Image by Kevo89 via Flickr

CTV, the Canadian television network, has produced a very significant follow-up segment (click here) to their original piece on CCSVI (click here), which aired back in November. The original piece was largely responsible for the frenzy over CCSVI that has gripped the MS population, and this new piece is a worthy successor.

This well produced 22 minute segment focuses on the battle between MS patients demanding action be taken regarding CCSVI, and the mainstream medical establishment’s resistance to taking such action. Featured in the piece are profiles of patients who have undergone the Liberation Procedure to varying degrees of benefit, and interviews with some of the vascular physicians who have started to recognize the possible importance of treating MS patients who have abnormal venous anatomy.

Dr. Mark Freedman, one of Canada's foremost MS neurologists, is on hand to offer the arguments against taking aggressive action to investigate CCSVI, and although the points he makes are theoretically sound, in the face of the mounting (albeit so far mostly anecdotal) evidence, seem hopelessly behind the curve. Although I don't think he comes off very well here, I would like to point out that Dr. Freedman has previously done some groundbreaking MS research, including using stem cells to treat MS, so his strident resistance to the idea of CCSVI is somewhat puzzling, and certainly distressing. If doctors of his caliber were to get behind research into CCSVI, the road to authoritative answers would be that much shorter.

Clearly, the vast implications that CCSVI has on the hundreds of thousands of patients suffering the quite literally crippling effects of MS demand that the scientific community take immediate notice and endeavor with much haste to either prove or disprove the theory. Given that the CCSVI hypothesis itself is fairly straightforward (although with further study I expect it will probably prove to have its complications), with proper funding it shouldn't be very difficult to launch definitive studies quickly and with scientific integrity.
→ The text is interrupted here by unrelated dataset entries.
==> src/flat_wrapper.sv <==
// flat-port wrapper written by rule: the top's interface ports become plain ports
module bp_network_serializer_flat 
#(
  parameter int unsigned num_dest_p          = 4,
  parameter int unsigned num_src_p           = 4,
  parameter int unsigned src_id_p            = 2,
  parameter int unsigned source_data_width_p = 70,
  parameter int unsigned packet_data_width_p = 32
)
  (clk_i, reset_i, io_v_i, io_data_i, io_dest_id_i, io_ready_i, io_ready_o, io_v_o, io_data_o);
  bp_network_serializer_if #(.source_data_width_p(source_data_width_p)) io_i ();
  input  logic clk_i;
  input  logic reset_i;
  input wire logic [$bits(io_i.v_i)-1:0] io_v_i;
  input wire logic [$bits(io_i.data_i)-1:0] io_data_i;
  input wire logic [$bits(io_i.dest_id_i)-1:0] io_dest_id_i;
  input wire logic [$bits(io_i.ready_i)-1:0] io_ready_i;
  output wire logic [$bits(io_i.ready_o)-1:0] io_ready_o;
  output wire logic [$bits(io_i.v_o)-1:0] io_v_o;
  output wire logic [$bits(io_i.data_o)-1:0] io_data_o;
  assign io_i.v_i = io_v_i;
  assign io_i.data_i = io_data_i;
  assign io_i.dest_id_i = io_dest_id_i;
  assign io_i.ready_i = io_ready_i;
  assign io_ready_o = io_i.ready_o;
  assign io_v_o = io_i.v_o;
  assign io_data_o = io_i.data_o;
  bp_network_serializer #(.num_dest_p(num_dest_p), .num_src_p(num_src_p), .src_id_p(src_id_p), .source_data_width_p(source_data_width_p), .packet_data_width_p(packet_data_width_p)) u_core (.clk_i(clk_i), .reset_i(reset_i), .io(io_i));
endmodule
$ cat src/rtl/isa_test_monitor.sv
// Snoops CPU status-register writes and tracks a per-channel test verdict with a shared timeout.
// Optional per-channel status word capture is enabled by defining ISA_MON_CODE_CAPTURE_EN.
module isa_test_monitor #(
  parameter int          NUM_CH    = 1,
  parameter int unsigned TIMEOUT   = 10000,
  parameter logic [29:0] BASE_ADDR = 30'h3FFFFF00,
  parameter logic [31:0] PASS_CODE = 32'h55,
  parameter logic [31:0] FAIL_CODE = 32'hAA
) (
  input  logic                  clk,
  input  logic                  reset,
  input  logic [29:0]           addr,
  input  logic [31:0]           wdata,
  input  logic [3:0]            we,
  input  logic [NUM_CH-1:0]     halt,
  output logic [3*NUM_CH-1:0]   ch_state,
  output logic [31:0]           cycles,
  output logic                  done,
  output logic                  all_pass,
  output logic [32*NUM_CH-1:0]  code
);

  typedef enum logic [2:0] {
    RUN     = 3'd0,
    PASS    = 3'd1,
    FAIL    = 3'd2,
    ERROR   = 3'd3,
    TIMEOUT_ST = 3'd4
  } state_t;

  state_t            state      [NUM_CH];
  state_t            state_next [NUM_CH];
  logic [NUM_CH-1:0] wr_hit;
  logic [NUM_CH-1:0] running;
  logic              any_run;
  logic              timeout_hit;

  // Only full-word writes to a channel's own status address count as a verdict.
  always_comb begin
    wr_hit  = '0;
    running = '0;
    for (int k = 0; k < NUM_CH; k++) begin
      wr_hit[k]  = (we == 4'b1111) && (addr == BASE_ADDR + 30'(k));
      running[k] = (state[k] == RUN);
    end
    any_run     = |running;
    timeout_hit = any_run && (cycles == 32'(TIMEOUT - 1));
  end

  always_ff @(posedge clk) begin
    if (!reset) begin
      for (int k = 0; k < NUM_CH; k++) state[k] <= RUN;
      cycles <= '0;
    end else begin
      for (int k = 0; k < NUM_CH; k++) state[k] <= state_next[k];
      if (any_run) cycles <= cycles + 32'd1;
    end
  end

  // Priority inside RUN: status write, then halt, then timeout.
  always_comb begin
    for (int k = 0; k < NUM_CH; k++) begin
      state_next[k] = state[k];
      if (state[k] == RUN) begin
        if (wr_hit[k]) begin
          if (wdata == PASS_CODE)      state_next[k] = PASS;
          else if (wdata == FAIL_CODE) state_next[k] = FAIL;
          else                         state_next[k] = ERROR;
        end else if (halt[k]) begin
          state_next[k] = ERROR;
        end else if (timeout_hit) begin
          state_next[k] = TIMEOUT_ST;
        end
      end
    end
  end

  always_comb begin
    ch_state = '0;
    all_pass = 1'b1;
    for (int k = 0; k < NUM_CH; k++) begin
      ch_state[3*k +: 3] = state[k];
      if (state[k] != PASS) all_pass = 1'b0;
    end
    done = ~any_run;
  end

`ifdef ISA_MON_CODE_CAPTURE_EN
  logic [31:0] code_q [NUM_CH];

  always_ff @(posedge clk) begin
    if (!reset) begin
      for (int k = 0; k < NUM_CH; k++) code_q[k] <= '0;
    end else begin
      for (int k = 0; k < NUM_CH; k++)
        if (state[k] == RUN && wr_hit[k]) code_q[k] <= wdata;
    end
  end

  always_comb begin
    code = '0;
    for (int k = 0; k < NUM_CH; k++) code[32*k +: 32] = code_q[k];
  end
`else
  assign code = '0;
`endif

endmodule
This new segment also introduces us to Austrian physician Dr. Franz Schelling, who first picked up on the link between vascular abnormalities and MS in 1980, and has spent the better part of the last 30 years trying in vain to get the medical world to listen. He learned of Dr. Zamboni's initial work on CCSVI through the Internet, and initially contacted him with information gleaned from Google.

The CCSVI story, however it turns out, demonstrates both the power of the Internet, and the massive importance of well-informed patients steadfastly advocating for themselves and their fellow MSers.

Power to the people, right on...

I'd like to remind everybody watching this piece that despite the enthusiasm for CCSVI on the part of its producers that it clearly reflects, an enthusiasm shared by a growing number of patients (myself included), CCSVI still resides in the realm of theory rather than fact, so we must try to temper our fervent hopes with at least a modicum of healthy skepticism.

That said, I sure wish my Liberation Procedure had been successful in opening my blocked jugular. Oh well, if at first you don't succeed...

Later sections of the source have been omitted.